The primary contradiction of the current green movement is that being green is NOT about buying a new hightech solar powered, geothermal, sustainably sourced home. The greenest building is one that is NEVER built. This is true of all products as well no mater what green tune the manufacturers are singing. It is a deeply rooted part of our cultural identity to be surrounded in material wealth and we will have to face up to this in the near future if we are to address climate change with any honesty and intelligence. But unfortunately if we stop, if we decide that the best measure of economic success for our country is not endless, boundless growth, but optimization of existing infrastructure, goods and services, we are still left with the question: "what do we do about the damage that has already been done". Most who have pondered this subject will agree that we have already reached the point of unsustainability with regards to atmospheric carbon levels and destruction of biologically active/wild lands.

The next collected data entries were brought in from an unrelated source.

Context: an optimization exercise on an open-source flow, tuned for small area and a short achievable clock period. The choices shown serve that exercise and are no tape-out recipe. At most, simulation tests tie the RTL to the original design; equivalence was not proved. Power is estimated from default activity; no workload was simulated.

==> trial 80: inputs <==
==> flow/design.v <==
module tdisto_accum (
  input  logic        clk,
  input  logic        rst_n,
  input  logic        start,
  input  logic [15:0] tlambda,
  input  logic [31:0] sum_a,
  input  logic        done_a,
  input  logic [31:0] sum_b,
  input  logic        done_b,
  output logic        busy,
  output logic [31:0] disto,
  output logic        disto_valid,
  output logic        err
);
  localparam logic [1:0] S_IDLE = 2'd0;
  localparam logic [1:0] S_ACC  = 2'd1;
  localparam logic [1:0] S_MUL  = 2'd2;
  localparam logic [1:0] S_OUT  = 2'd3;
  logic [1:0]  state_q;
  logic        pend_a_q, pend_b_q;
  logic        vld_q;
  logic [4:0]  cnt_q;
  logic        busy_q, disto_valid_q, err_q;
  logic [31:0] disto_q;
  logic [15:0] tl_q;
  logic [31:0] sa_q, sb_q;
  logic [30:0] acc_q;
  logic [30:0] r_q;
  logic [1:0]  l_q;
  logic in_acc, in_mul, in_out;
  assign in_acc = (state_q == S_ACC);
  assign in_mul = (state_q == S_MUL);
  assign in_out = (state_q == S_OUT);
  logic consume;
  assign consume = in_acc & pend_a_q & pend_b_q;
  logic [32:0] diff;
  logic        neg;
  logic [27:0] mag_x;
  logic        mag_c;
  assign diff  = {sa_q[31], sa_q} - {sb_q[31], sb_q};
  assign neg   = diff[32];
  assign mag_x = diff[32:5] ^ {28{neg}};
  assign mag_c = neg & ~|diff[4:0];
  logic [30:0] acc_sum;
  assign acc_sum = acc_q + {3'd0, mag_x} + {30'd0, mag_c};
  logic [5:0]  dig;
  logic [30:0] addend;
  logic [36:0] x;
  always_comb begin
    if (in_acc) dig = {1'b0, tl_q[4:0]};
    else if (in_mul) dig = {1'b0, tl_q[9:5]};
    else dig = tl_q[15:10];
  end
  assign addend = in_acc ? 31'd128 : r_q;
  assign x = {6'd0, addend} + acc_q * dig;
  logic [31:0] disto_res;
  assign disto_res = (|x[36:30]) ? 32'hFFFF_FFFF : {x[29:0], l_q};
  logic acc_done;
  assign acc_done = in_acc & vld_q & cnt_q[4];
  always_ff @(posedge clk) begin
    if (!rst_n) begin
      state_q       <= S_IDLE;
      pend_a_q      <= 1'b0;
      pend_b_q      <= 1'b0;
      vld_q         <= 1'b0;
      busy_q        <= 1'b0;
      disto_valid_q <= 1'b0;
      err_q         <= 1'b0;
      disto_q       <= 32'd0;
    end else begin
      busy_q        <= start | (state_q != S_IDLE);
      disto_valid_q <= ~start & in_out;
      vld_q         <= ~start & consume;
      if (start) begin
        state_q  <= S_ACC;
        pend_a_q <= 1'b0;
        pend_b_q <= 1'b0;
        err_q    <= 1'b0;
      end else begin
        case (state_q)
          S_ACC: begin
            if (acc_done) state_q <= S_MUL;
            pend_a_q <= done_a | (pend_a_q & ~consume);
            pend_b_q <= done_b | (pend_b_q & ~consume);
            if ((done_a & pend_a_q & ~consume) | (done_b & pend_b_q & ~consume))
              err_q <= 1'b1;
          end
          S_MUL: state_q <= S_OUT;
          S_OUT: begin
            state_q <= S_IDLE;
            disto_q <= disto_res;
          end
          default: ;
        endcase
      end
    end
  end
  always_ff @(posedge clk) begin
    if (start) tl_q <= tlambda;
    if (done_a & (~pend_a_q | pend_b_q)) sa_q <= sum_a;
    if (done_b & (~pend_b_q | pend_a_q)) sb_q <= sum_b;
    if (start) begin
      acc_q <= 31'd0;
      cnt_q <= 5'd0;
    end else if (consume & ~cnt_q[4]) begin
      acc_q <= acc_sum;
      cnt_q <= cnt_q + 5'd1;
    end
    r_q <= x[35:5];
    l_q <= x[4:3];
  end
  assign busy        = busy_q;
  assign disto       = disto_q;
  assign disto_valid = disto_valid_q;
  assign err         = err_q;
endmodule
==> flow/run.sh <==
#!/bin/bash
# synth_recipe.tcl (not shown) runs the flow's synth.tcl, then flattens the netlist and writes it again
# the make line also repeats each setting of config.mk as NAME=value (left out here)
make -C /OpenROAD-flow-scripts/flow DESIGN_CONFIG=/design/flow/config.mk WORK_HOME=/design/flow/orfs CLKGATE_MAP_FILE= SYNTH_SCRIPT=/design/flow/synth_recipe.tcl finish
==> flow/config.mk <==
export PLATFORM = sky130hd
export DESIGN_NAME = tdisto_accum
export DESIGN_NICKNAME = tdisto_accum
export VERILOG_FILES = /design/flow/design.v
export SDC_FILE = /design/flow/constraint.sdc
export NUM_CORES = 4
export LEC_CHECK = 0
export CAP_MARGIN = 20
export CORE_MARGIN = 2
export CORE_UTILIZATION = 40
export SETUP_SLACK_MARGIN = 2.0
export SLEW_MARGIN = 20
==> flow/constraint.sdc <==
create_clock -name core_clock -period 7.0 [get_ports {clk}]
set_input_delay 1.4000 -clock core_clock [delete_from_list [all_inputs] [get_ports {clk}]]
set_output_delay 1.4000 -clock core_clock [all_outputs]
set_load 0.01 [all_outputs]
==> inputs of build 39, as changes to trial 80 <==
--- a/flow/design.v
+++ b/flow/design.v
@@ -23,5 +23,6 @@
   logic        busy_q, disto_valid_q, err_q;
   logic [31:0] disto_q;
-  logic [15:0] tl_q;
+  logic [15:5] tl_q;
+  logic [5:0]  dig_q;
   logic [31:0] sa_q, sb_q;
   logic [30:0] acc_q;
@@ -44,14 +45,8 @@
   logic [30:0] acc_sum;
   assign acc_sum = acc_q + {3'd0, mag_x} + {30'd0, mag_c};
-  logic [5:0]  dig;
   logic [30:0] addend;
   logic [36:0] x;
-  always_comb begin
-    if (in_acc) dig = {1'b0, tl_q[4:0]};
-    else if (in_mul) dig = {1'b0, tl_q[9:5]};
-    else dig = tl_q[15:10];
-  end
   assign addend = in_acc ? 31'd128 : r_q;
-  assign x = {6'd0, addend} + acc_q * dig;
+  assign x = {6'd0, addend} + acc_q * dig_q;
   logic [31:0] disto_res;
   assign disto_res = (|x[36:30]) ? 32'hFFFF_FFFF : {x[29:0], l_q};
@@ -97,5 +92,8 @@
   end
   always_ff @(posedge clk) begin
-    if (start) tl_q <= tlambda;
+    if (start) tl_q <= tlambda[15:5];
+    if (start) dig_q <= {1'b0, tlambda[4:0]};
+    else if (acc_done) dig_q <= {1'b0, tl_q[9:5]};
+    else if (in_mul) dig_q <= tl_q[15:10];
     if (done_a & (~pend_a_q | pend_b_q)) sa_q <= sum_a;
     if (done_b & (~pend_b_q | pend_a_q)) sb_q <= sum_b;
CORE_UTILIZATION = 60   (was 40)
SETUP_SLACK_MARGIN = 1.0   (was 2.0)
==> inputs of trial 13, as changes to trial 80 <==
--- a/flow/design.v
+++ b/flow/design.v
@@ -23,5 +23,6 @@
   logic        busy_q, disto_valid_q, err_q;
   logic [31:0] disto_q;
-  logic [15:0] tl_q;
+  logic [15:5] tl_q;
+  logic [5:0]  dig_q;
   logic [31:0] sa_q, sb_q;
   logic [30:0] acc_q;
@@ -44,14 +45,8 @@
   logic [30:0] acc_sum;
   assign acc_sum = acc_q + {3'd0, mag_x} + {30'd0, mag_c};
-  logic [5:0]  dig;
   logic [30:0] addend;
   logic [36:0] x;
-  always_comb begin
-    if (in_acc) dig = {1'b0, tl_q[4:0]};
-    else if (in_mul) dig = {1'b0, tl_q[9:5]};
-    else dig = tl_q[15:10];
-  end
   assign addend = in_acc ? 31'd128 : r_q;
-  assign x = {6'd0, addend} + acc_q * dig;
+  assign x = {6'd0, addend} + acc_q * dig_q;
   logic [31:0] disto_res;
   assign disto_res = (|x[36:30]) ? 32'hFFFF_FFFF : {x[29:0], l_q};
@@ -97,5 +92,8 @@
   end
   always_ff @(posedge clk) begin
-    if (start) tl_q <= tlambda;
+    if (start) tl_q <= tlambda[15:5];
+    if (start) dig_q <= {1'b0, tlambda[4:0]};
+    else if (acc_done) dig_q <= {1'b0, tl_q[9:5]};
+    else if (in_mul) dig_q <= tl_q[15:10];
     if (done_a & (~pend_a_q | pend_b_q)) sa_q <= sum_a;
     if (done_b & (~pend_b_q | pend_a_q)) sb_q <= sum_b;
CORE_UTILIZATION = 60   (was 40)
SETUP_SLACK_MARGIN = 0   (was 2.0)
==> notes.md <==
                                                                          build 39               trial 80                   trial 13
Total routed wire length on the met1 layer                                17600 µm               19300 µm                   17300 µm
Count of cell types in the netlist                                              84                     67                         84
WL final                                                                  39100 µm               40600 µm                   37000 µm
Cell count after synthesis                                                    1790                   1733                       1790
Worst EP required                                                          7.33 ns                7.33 ns                    7.32 ns
Number of setup buffers added after CTS                                         21                      2                          0
Post-route cell area                                                     19500 µm²              20200 µm²                  18700 µm²
Simple-Gate Fraction of Synth Area                                           17.0%                  15.9%                      17.0%
Cell with the biggest individual delay on the critical path  sky130_fd_sc_hd__fa_1  sky130_fd_sc_hd__fa_1  sky130_fd_sc_hd__edfxtp_1
Worst slack on hold paths                                                 0.468 ns               0.430 ns                   0.449 ns
Status                                                              finished clean         finished clean             finished clean
Worst setup slack for register-to-register paths                           0.95 ns                0.83 ns                    0.38 ns
Wire length of the first global-routing pass                              63100 µm               62400 µm                   60600 µm
Clock power share                                                            32.8%                  32.9%                      33.2%
Measured slew at the worst slew-check pin                                  1.00 ns               0.900 ns                    1.01 ns
Non-clock inverters                                                            218                    219                        218
Instance count on the critical path                                             21                     23                         18
Fraction of met2 tracks used by global routing                               45.4%                  29.7%                      42.5%
Number of global-route vias before repair                                    12700                  12400                      12500
Sequential share of the synthesized area                                     27.6%                  28.4%                      27.6%
Overall Power                                                              2.80 mW                2.96 mW                    2.76 mW
Only the layout flow was run in build 39 and trial 13; the RTL was not checked for function there.

-- what the ideal ports hide --
In the flow no input, the clock included, has a driving cell. The finished layouts below were timed again as built, in two steps.
Step 1 (the two cells are an assumption about what drives the block):
set clk [get_ports {clk}]
set_driving_cell -lib_cell sky130_fd_sc_hd__clkbuf_16 $clk
set_driving_cell -lib_cell sky130_fd_sc_hd__buf_2 [delete_from_list [all_inputs] $clk]
Step 2, shift: input delay + t, output delay - t, t = (earliest + latest rising clock arrival at the registers) / 2. This alone moves slack from input paths to output paths.
Three values: ideal, step 1, step 2; two values: the first two.
| run | t, ns | setup slack, ns | worst setup path at the end | worst register clock-pin slew, ns |
|---|---|---|---|---|
| trial 80 | 0.510 | 0.834 / 0.834 / 0.834 | register to register | 0.09 / 0.09 |
| build 39 | 0.494 | 0.952 / 0.952 / 0.952 | register to register | 0.08 / 0.08 |
| trial 13 | 0.497 | 0.382 / 0.382 / 0.382 | register to register | 0.08 / 0.08 |
After both steps setup and hold are still met in every run listed.
From an optimization exercise on the open Yosys and OpenROAD flow, aimed at small area; shortcuts taken in it are not production practice.
The RTL was checked by simulation tests, not by an equivalence proof against the original design.
Power is estimated from default activity; no workload was simulated. The clock port is modelled as an ideal driver; clocking choices that lean on that would not hold on a real chip.

Setup of delta:
Design ll_mngr, start of the top module:
module ll_mngr (
  input  logic        clk,
  input  logic        reset_n,
  input  logic        cmd_valid,
  input  logic [2:0]  cmd_op,
  input  logic [2:0]  cmd_list,
  input  logic [5:0]  cmd_pos,
  input  logic [15:0] cmd_data,
  output logic        idle,
  output logic        resp_valid,
  output logic [1:0]  resp_status,
  output logic [15:0] resp_data
);
Size in the first run: about 900 cells after synthesis, ~590 flip-flops, roughly 51 I/O pins, roughly 0.014 mm2 of cells after synthesis.
==> flow/config.mk <==
export PLATFORM = sky130hd
export DESIGN_NAME = ll_mngr
export DESIGN_NICKNAME = ll_mngr
export VERILOG_FILES = /design/flow/design.v
export SDC_FILE = /design/flow/constraint.sdc
export NUM_CORES = 4
export LEC_CHECK = 0
export CAP_MARGIN = 20
export CORE_MARGIN = 2
export CORE_UTILIZATION = 60
export PLACE_DENSITY = 0.7
export SLEW_MARGIN = 20
==> flow/constraint.sdc <==
create_clock -name core_clock -period 5.0 [get_ports {clk}]
set_input_delay 1.0000 -clock core_clock [delete_from_list [all_inputs] [get_ports {clk}]]
set_output_delay 1.0000 -clock core_clock [all_outputs]
set_load 0.01 [all_outputs]
standard.sh (not shown) runs the stock make flow with config.mk's settings and CLKGATE_MAP_FILE= SYNTH_SCRIPT=/design/flow/synth_recipe.tcl, a recipe that flattens the netlist after the stock synthesis.
==> flow/flow/run.sh <==
#!/bin/bash
# Standard layout, with three changes:
#  - the port buffers are the smallest buffer cell;
#  - synthesis maps the logic with an area-oriented ABC script;
#  - clock tree synthesis inserts no dummy loads.
set -e
cp -r "$FLOW_HOME/scripts" ./scripts_local
printf 'strash\ndch -f\namap\ntopo\n' > scripts_local/abc_speed.script
export BUFFER_PORTS_ARGS="-buffer_cell sky130_fd_sc_hd__buf_1"
export CTS_ARGS="-sink_clustering_enable -repair_clock_nets -sink_clustering_size 38 -sink_clustering_max_diameter 60 -buf_list sky130_fd_sc_hd__clkbuf_16 -sink_clustering_buffer sky130_fd_sc_hd__clkbuf_16 -root_buf sky130_fd_sc_hd__clkbuf_8 -tree_buf sky130_fd_sc_hd__clkbuf_8 -dont_use_dummy_load"
bash standard.sh SCRIPTS_DIR="$PWD/scripts_local" finish > standard.log 2>&1
Modified inputs, maple compared to delta
==> flow/flow/run.sh <==
#!/bin/bash
# Standard layout, with three changes:
#  - the port buffers are the smallest buffer cell;
#  - synthesis maps the logic with an area-oriented ABC script;
#  - clock tree synthesis inserts no dummy loads.
set -e
cp -r "$FLOW_HOME/scripts" ./scripts_local
printf 'strash\ndch -f\namap\ntopo\n' > scripts_local/abc_speed.script
export BUFFER_PORTS_ARGS="-buffer_cell sky130_fd_sc_hd__buf_1"
export CTS_ARGS="-sink_clustering_enable -repair_clock_nets -sink_clustering_size 40 -sink_clustering_max_diameter 50 -buf_list sky130_fd_sc_hd__clkbuf_16 -sink_clustering_buffer sky130_fd_sc_hd__clkbuf_16 -root_buf sky130_fd_sc_hd__clkbuf_8 -tree_buf sky130_fd_sc_hd__clkbuf_8 -dont_use_dummy_load"
bash standard.sh SCRIPTS_DIR="$PWD/scripts_local" finish > standard.log 2>&1
==> run summary <==
maple and delta all finish clean.
[compare] base=delta new=maple: total of fill cells in the finished design went down by about 0.9%; slew at the pin closest to its max-slew limit went down by 36 ps.
Diff delta -> maple | number of buffers added by the clock tree synthesis step | up by more than a quarter
Compared with delta, maple shows worst-case setup margin in the final layout higher by 45 ps.
Changes observed in maple relative to delta: share of power burned in the clock network up 3.7 points; number of vias after detailed routing up 62; total routed wirelength up 1.6%.
[maple] combinational group share of total power fell 0.4 points relative to delta
Summary of the comparison: worst hold slack is higher in maple, relative to delta.
Relative to delta, maple degrades cell area after layout.
maple ended with more synthesis-to-layout area growth than delta.

Another version of the RTL of ll_mngr (not shown whole).
Size in the first run: ~930 cells after synthesis, ~590 flip-flops, roughly 51 I/O pins.
Design ll_mngr, start of the top module:
module ll_mngr (
  input  logic        clk,
  input  logic        reset_n,
  input  logic        cmd_valid,
  input  logic [2:0]  cmd_op,
  input  logic [2:0]  cmd_list,
  input  logic [5:0]  cmd_pos,
  input  logic [15:0] cmd_data,
  output logic        idle,
  output logic        resp_valid,
  output logic [1:0]  resp_status,
  output logic [15:0] resp_data
);
Settings: LEC_CHECK=0, CAP_MARGIN=20, CORE_MARGIN=2, CORE_UTILIZATION=60, PLACE_DENSITY=0.7, SLEW_MARGIN=20; clock period 5.0 ns.
==> flow/flow/run.sh <==
#!/bin/bash
# Standard layout, with three changes:
#  - the port buffers are the smallest buffer cell;
#  - synthesis maps the logic with an area-oriented ABC script, and leaves
#    adders to it rather than mapping them to adder cells first;
#  - clock tree synthesis inserts no dummy loads.
set -e
cp -r "$FLOW_HOME/scripts" ./scripts_local
printf 'strash\ndch -f\namap\ntopo\n' > scripts_local/abc_speed.script
export BUFFER_PORTS_ARGS="-buffer_cell sky130_fd_sc_hd__buf_1"
export CTS_ARGS="-sink_clustering_enable -repair_clock_nets -sink_clustering_size 35 -sink_clustering_max_diameter 70 -buf_list sky130_fd_sc_hd__clkbuf_16 -sink_clustering_buffer sky130_fd_sc_hd__clkbuf_16 -root_buf sky130_fd_sc_hd__clkbuf_8 -tree_buf sky130_fd_sc_hd__clkbuf_8 -dont_use_dummy_load"
bash standard.sh SCRIPTS_DIR="$PWD/scripts_local" ADDER_MAP_FILE= finish > standard.log 2>&1
Next try:
--- a/flow/flow/run.sh
+++ b/flow/flow/run.sh
@@ -4,2 +4 @@
-#  - synthesis maps the logic with an area-oriented ABC script, and leaves
-#    adders to it rather than mapping them to adder cells first;
+#  - synthesis maps the logic with an area-oriented ABC script;
@@ -12 +11 @@
-bash standard.sh SCRIPTS_DIR="$PWD/scripts_local" ADDER_MAP_FILE= finish > standard.log 2>&1
+bash standard.sh SCRIPTS_DIR="$PWD/scripts_local" finish > standard.log 2>&1
--- a/flow/config.mk
+++ b/flow/config.mk
@@ -10,0 +11,2 @@
+export GPL_ROUTABILITY_DRIVEN = 0
+export GPL_TIMING_DRIVEN = 0
The changed run finished with timing, DRC and antenna clean.
Global-route usage went down by 0.59 points.
Hold slack got worse by 0.048 ns.
Routed wire length decreases by 0.34%.
Cell area is higher by 0.81%.
Area after synthesis goes up by 0.43%.
Critical path depth shrinks by 8.
Power came out higher by 1.7%.
Clock-buffer cell count does not change.
Combinational power is higher by 10%.
Non-clock buffer count drops by 1.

So what can be done? Here is my vision:

Carbon sequestration is the trapping of gaseous carbon (CO2 and CO) out of the air/atmosphere and fixing it into biomass or an other solid state. Carbon sequestration is a natural process that is regulated on a global level by biogeochemical cycles: the collective contribution of plants, algae, bacteria, animals, and fungi as well as geologic activities create the balance of gaseous and solid state carbon which has made what are now accustomed to as a hospitable, breathable atmosphere.

Some basic background information of the carbon cycle are necessary to know: There are a number of sources of carbon including, animal respiration, geologic activity (volcanoes), forest fires, and human caused emissions (cars, homes, factories, farms). Fixing carbon on the other hand (transferring it from air to earth, gas to solid) can only be achieved by photosynthetic plants, algae and bacteria.

Petroleum/crude oil is from the settling of millions of photosynthetic microorganisms to the bottom of the Earth's ancient oceans where they were burred in the sediments, compressed and converted to the hydrocarbons which we know and loath. These materials constitute a wide scale effort of the Earth's self regulatory mechanisms to pull carbon out of the atmosphere and bury it deep below it surface. These activities have resulted in the hospitable environment we enjoy today. By pulling these carbon deposits up to the surface and volatilizing them into the atmosphere we are reversing the result of many millennia of active carbon sequestration on a global scale.

Our economy is a dead-carbon economy. This inherently negative foundation is having it's effects in many ways, climate change being just one. We extract energetic liquids and gasses from the Earth to power drive our economy, releasing them into the atmosphere. We will need to transition to a living carbon economy. One that is powered by carbon that is already at or above the surface of the Earth and cycling through living systems. Biofuels are an example of this. They constitute energetic materials that are composed of living carbon. Carbon that was fixed out of the atmosphere by photosynthesis and sequestered into the structure of living organisms. We need to abandon dead carbon and adopt living carbon as our source of energy.